From the looks of me, I never left America.
But if you were to perforate my skin, peel it back, and leave my heart exposed, you’d see the change.
I know, because I see it, too.
I can’t spend a dollar now without thinking about Luis, and what ten pesos would have meant to him. Every meal I consume makes me wonder when Miguel ate last, and how much he ate. The screaming kids climbing through the colorful tubes at Escapades, shoving handfuls of tokens into the arcade games, makes me think of the deflating soccerballs Denzel and Samuel kicked around in the naked dirt. When I climb into my bed at night and burrow beneath the layers of blankets and snuggle into the warmth of my mattress, I can’t help but think of the splintery, unforgiving beds we built for the families of Camalu.
My heart has been touched, my attitude softened.
I assume that eventually, these reminders of the conditions I left behind when I crossed the border will fail to be triggered by my daily spending habits, that someday soon I will be able to lift the first forkful of a meal to my mouth without thinking about what Enrique’s mom might have put on the table that day.
But I know I will fail to forget completely.
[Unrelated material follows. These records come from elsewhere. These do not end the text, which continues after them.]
### src/rtl/ps2_pkg.sv
// PS/2 key controller shared definitions.
// FSM encoding and scancode constants.
package ps2_pkg;

  typedef enum logic [1:0] {
    ST_IDLE   = 2'd0,
    ST_ACK    = 2'd1,
    ST_DECODE = 2'd2
  } state_t;

  localparam logic [7:0] SC_EXT    = 8'hE0;
  localparam logic [7:0] SC_BRK    = 8'hF0;
  localparam logic [7:0] SC_LSHIFT = 8'h12;
  localparam logic [7:0] SC_RSHIFT = 8'h59;
  localparam logic [7:0] SC_CTRL   = 8'h14;
  localparam logic [7:0] SC_CAPS   = 8'h58;
  localparam logic [7:0] SC_NUL    = 8'h00;
  localparam logic [7:0] SC_ERR    = 8'hFF;

  // 00 and FF are keyboard error/filler bytes, not keys.
  function automatic logic is_filler(input logic [7:0] b);
    return (b == SC_NUL) || (b == SC_ERR);
  endfunction

endpackage

### src/rtl/ps2_mod_tracker.sv
// Modifier state tracker for the PS/2 key controller.
// Shift sides are held separately so either release leaves the other.
import ps2_pkg::*;

module ps2_mod_tracker (
  input  logic       clk,
  input  logic       clrn,
  input  logic       i_evt,
  input  logic [7:0] i_code,
  input  logic       i_rel,
  input  logic       i_new_make,
  output logic       o_shift,
  output logic       o_ctrl,
  output logic       o_caps
);

  logic r_lsh;
  logic r_rsh;
  logic r_ctrl;
  logic r_caps;

  // Update modifier flags on each decoded key event.
  always_ff @(posedge clk) begin
    if (!clrn) begin
      r_lsh  <= 1'b0;
      r_rsh  <= 1'b0;
      r_ctrl <= 1'b0;
      r_caps <= 1'b0;
    end else if (i_evt) begin
      unique case (1'b1)
        (i_code == SC_LSHIFT): r_lsh  <= ~i_rel;
        (i_code == SC_RSHIFT): r_rsh  <= ~i_rel;
        (i_code == SC_CTRL):   r_ctrl <= ~i_rel;
        (i_code == SC_CAPS): begin
          if (i_new_make) r_caps <= ~r_caps;
        end
        default: ;
      endcase
    end
  end

  assign o_shift = r_lsh | r_rsh;
  assign o_ctrl  = r_ctrl;
  assign o_caps  = r_caps;

endmodule

### src/rtl/ps2_key_ctrl.sv
// PS/2 scancode decoder: pops the keyboard FIFO and emits key events.
// One byte per IDLE -> ACK -> DECODE pass; prefixes fold into flags.
import ps2_pkg::*;

module ps2_key_ctrl (
  input  logic       clk,
  input  logic       clrn,
  input  logic [7:0] data,
  input  logic       ready,
  input  logic       overflow,
  output logic       nextdata_n,
  output logic       key_valid,
  output logic [7:0] key_code,
  output logic       key_ext,
  output logic       key_release,
  output logic       key_repeat,
  output logic [7:0] key_count,
  output logic [7:0] cur_key,
  output logic       shift,
  output logic       ctrl,
  output logic       caps,
  output logic       ovf_err
);

  state_t     r_state;
  logic [7:0] r_byte;
  logic       r_ext_f;
  logic       r_brk_f;
  logic       r_nd_n;
  logic       r_valid;
  logic [7:0] r_code;
  logic       r_kext;
  logic       r_krel;
  logic       r_krep;
  logic [7:0] r_cnt;
  logic [7:0] r_cur;
  logic       r_ovf;

  logic w_dec;
  logic w_is_ext;
  logic w_is_brk;
  logic w_is_nul;
  logic w_evt;
  logic w_new_make;

  assign w_dec    = (r_state == ST_DECODE);
  assign w_is_ext = (r_byte == SC_EXT);
  assign w_is_brk = (r_byte == SC_BRK);
  assign w_is_nul = is_filler(r_byte);
  assign w_evt    = w_dec & ~(w_is_ext | w_is_brk | w_is_nul);
  assign w_new_make = w_evt & ~r_brk_f & (r_byte != r_cur);

  // Fetch/acknowledge/decode FSM with all event outputs registered.
  always_ff @(posedge clk) begin
    if (!clrn) begin
      r_state <= ST_IDLE;
      r_byte  <= 8'h00;
      r_ext_f <= 1'b0;
      r_brk_f <= 1'b0;
      r_nd_n  <= 1'b1;
      r_valid <= 1'b0;
      r_code  <= 8'h00;
      r_kext  <= 1'b0;
      r_krel  <= 1'b0;
      r_krep  <= 1'b0;
      r_cnt   <= 8'h00;
      r_cur   <= 8'h00;
    end else begin
      r_valid <= 1'b0;
      unique case (r_state)
        ST_IDLE: begin
          r_nd_n <= 1'b1;
          if (ready) begin
            r_byte  <= data;
            r_nd_n  <= 1'b0;
            r_state <= ST_ACK;
          end
        end
        ST_ACK: begin
          r_nd_n  <= 1'b1;
          r_state <= ST_DECODE;
        end
        ST_DECODE: begin
          r_nd_n  <= 1'b1;
          r_state <= ST_IDLE;
          unique case (1'b1)
            w_is_ext: r_ext_f <= 1'b1;
            w_is_brk: r_brk_f <= 1'b1;
            w_is_nul: begin
              r_ext_f <= 1'b0;
              r_brk_f <= 1'b0;
            end
            default: begin
              r_valid <= 1'b1;
              r_code  <= r_byte;
              r_kext  <= r_ext_f;
              r_krel  <= r_brk_f;
              r_ext_f <= 1'b0;
              r_brk_f <= 1'b0;
              // A break is never a repeat.
              if (r_brk_f) begin
                r_krep <= 1'b0;
                if (r_byte == r_cur) r_cur <= 8'h00;
              end else if (r_byte != r_cur) begin
                r_krep <= 1'b0;
                r_cur  <= r_byte;
                r_cnt  <= r_cnt + 8'd1;
              end else begin
                r_krep <= 1'b1;
              end
            end
          endcase
        end
        default: begin
          r_nd_n  <= 1'b1;
          r_state <= ST_IDLE;
        end
      endcase
    end
  end

  // Sticky overflow flag, cleared only by reset.
  always_ff @(posedge clk) begin
    if (!clrn) r_ovf <= 1'b0;
    else if (overflow) r_ovf <= 1'b1;
  end

  ps2_mod_tracker u_mod (
    .clk        (clk),
    .clrn       (clrn),
    .i_evt      (w_evt),
    .i_code     (r_byte),
    .i_rel      (r_brk_f),
    .i_new_make (w_new_make),
    .o_shift    (shift),
    .o_ctrl     (ctrl),
    .o_caps     (caps)
  );

  assign nextdata_n  = r_nd_n;
  assign key_valid   = r_valid;
  assign key_code    = r_code;
  assign key_ext     = r_kext;
  assign key_release = r_krel;
  assign key_repeat  = r_krep;
  assign key_count   = r_cnt;
  assign cur_key     = r_cur;
  assign ovf_err     = r_ovf;

endmodule

### config.mk
export PLATFORM = sky130hd
export DESIGN_NAME = ps2_key_ctrl
export DESIGN_NICKNAME = d
export VERILOG_FILES = /design/src/rtl/ps2_pkg.sv /design/src/rtl/ps2_mod_tracker.sv /design/src/rtl/ps2_key_ctrl.sv
export SDC_FILE = /design/constraint.sdc
export NUM_CORES = 1
export LEC_CHECK = 0
export BUFFER_PORTS_ARGS = -buffer_cell sky130_fd_sc_hd__buf_2
export CAP_MARGIN = 0
export CORE_UTILIZATION = 25
export DETAILED_ROUTE_END_ITERATION = 10
export PLACE_DENSITY = 0.44
export REMOVE_ABC_BUFFERS = 1
export SYNTH_ARGS = -nofsm -noshare
export SYNTH_HDL_FRONTEND = slang
export SYNTH_SLANG_ARGS = --single-unit
### constraint.sdc
create_clock -name clk -period 2.9 [get_ports clk]
set_input_delay 0.29 -clock clk [delete_from_list [all_inputs] [get_ports clk]]
set_output_delay 0.29 -clock clk [all_outputs]
set_load 0.05 [all_outputs]
==> flow_summary.toml, run 1 <==
[outcome]
status = "complete, no violations"

[timing]
drv_slew = 0
max_slew_margin_pct = 29.06
fin_crit_sh_pct = 88.52
hold_viol = 0
tightest_slew_ns = 1.064
fin_worst_skew_ns = 0.007960
final.min_clock_period_ns = 2.567
rsz0062_at_grt = "no"
whs_ns = 0.1932
setup_viol = 0
fmax_mhz = 389.6
fin_setup_tns_ns = 0

[min_path]
hold_class = "primary input to register"

[finish]
syn_to_final_growth_pct = 20.07
ff_latch_area_sq_um = 920.9
n_fill_cell = 861
multi_input_area_sq_mm = 0.001042
nets = 273
antennaDiodeCount = 0
layout-drive-gt1-share_pct = 27.03

[clock_network]
clk_latency_ns = 0.30
cts_buffers = 5
clockRootBuffer = "clkbuf_8"
cts_sinks = 46
cts_resized = 0
cts_buffer_depth = 2
cts_tree = "done"
clk_pin_slew_worst_paths_ns = 0.09
cts_max_level = 2
ctsHoldBuffers = 0
post_cts_buffers = 0

[route]
vias = 1686
drt-pass1-iter-count = 4
ant_nets = 0
wl_mm = 5.017
wire_per_inst_microns = 13.90
drc_errors = 0
viasPerCell = 4.670
drt_iter0_drc = 81

[floorplan]
dieArea_sq_mm = 0.008697
row_count = 32
core_area_sq_mm = 0.007888
start_util_pct = 26.40
io_pins = 45
die_w_microns = 93.26
die_h_microns = 93.26

[setup_path]
critPathArrivalTime_ns = 2.79
end_kind = "register"
path_max_fanout = 16
reg2reg_depth = 8
critPathLaunch = "r_byte[3]"
cp_cell_sequence = "buf_4 -> xnor2_1 -> nand4_1 -> nor2_1 -> inv_1 -> ha_1 -> or4b_1 -> a21oi_1"
rrSetupSlack_ns = 0.33
cp_data_required_time_ns = 3.12
critPathSlowestCell = "or4b_1"
worstReg2RegEnd = "cur_key[6]"
reg2reg_from = "r_byte[3]"
startpoint_type = "register"
critical_path_class = "register to register"
cp-endpoint = "cur_key[6]"
slowest_delay_ns = 0.59

[global_route]
grt_usage_pct = 12.28
grt_pass1_vias = 1619
grt_max_degree = 43
grt_first_pass_wirelength_mm = 8.452
antenna_found_initial = 0
grt.overflow.total = 0

[synth]
netlist-cell-type-count = 42
synth-seq-cells = 46
postSynth.asyncResetShare_pct = 0
netlist_instances = 214
syn_avg_cell_area_sq_um = 9.729
synth_edf_count = 0
yosysSeqAreaShare_pct = 44.23
ys_warn_count = 0
netlist_area_sq_mm = 0.002082
synth-main-ff-cell = "dfxtp_1"

[power]
cellPowerDensity_mw_per_mm2 = 520.6
leakage_uw = 0.001083
ir_drop_uv = 202.7

[place]
dp_hpwl_mm = 3.526
numPortBuffers = 44
gp_congestion = 0.7225

[flow_run]
max-cap-violations = 0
I know these children’s faces, their laughs, their smiles, will find a way to seep into my life, to wedge a space in my heart, my thoughts, and take root at the center of me.
And if I’m lucky, I’ll be able to go back and know the reality once more.
My life changed last week, sometime around 3:00 on Thursday afternoon. It was hot, I was sweating, and my muscles ached from forcing screws through plywood and 2 X 4s all afternoon. I had sawdust in my nose, ears, eyes. The once pale skin of the part in my hair was badly burnt and seemed to sizzle, without being touched.
The air was heavy. It always felt heavy there, in Mexico, and not just with heat, but with the smell of all kinds of things wasting away: food, human feces…and hope.
I was inside a cinderblock house belonging to a family of 7, including two children with spina bifida, one in a wheelchair, the other lying in a small bed under mosquito netting, disabled in every way.
I was inside a doorway, looking into the room in which stood this small bed on which the small boy lay, nine years old but no bigger than a child five years younger. The window above his bed threw light across the ugly scene before me: the boy’s body wrapped in a thin sheet, his too-small limbs, his pale hands, fingers curled toward the light, his eyes squeezed tightly shut, as if in fear.
But it wasn’t the sadness of it all that forced my throat to tighten, tears to crawl into the corners of my eyes, my breathing to become cramped.
It was the love in the room, encircling the child, shining in through the window, touching every dirty cinderblock, wrapping itself around me as I stood, unable to move, unable to cry, unable to say anything.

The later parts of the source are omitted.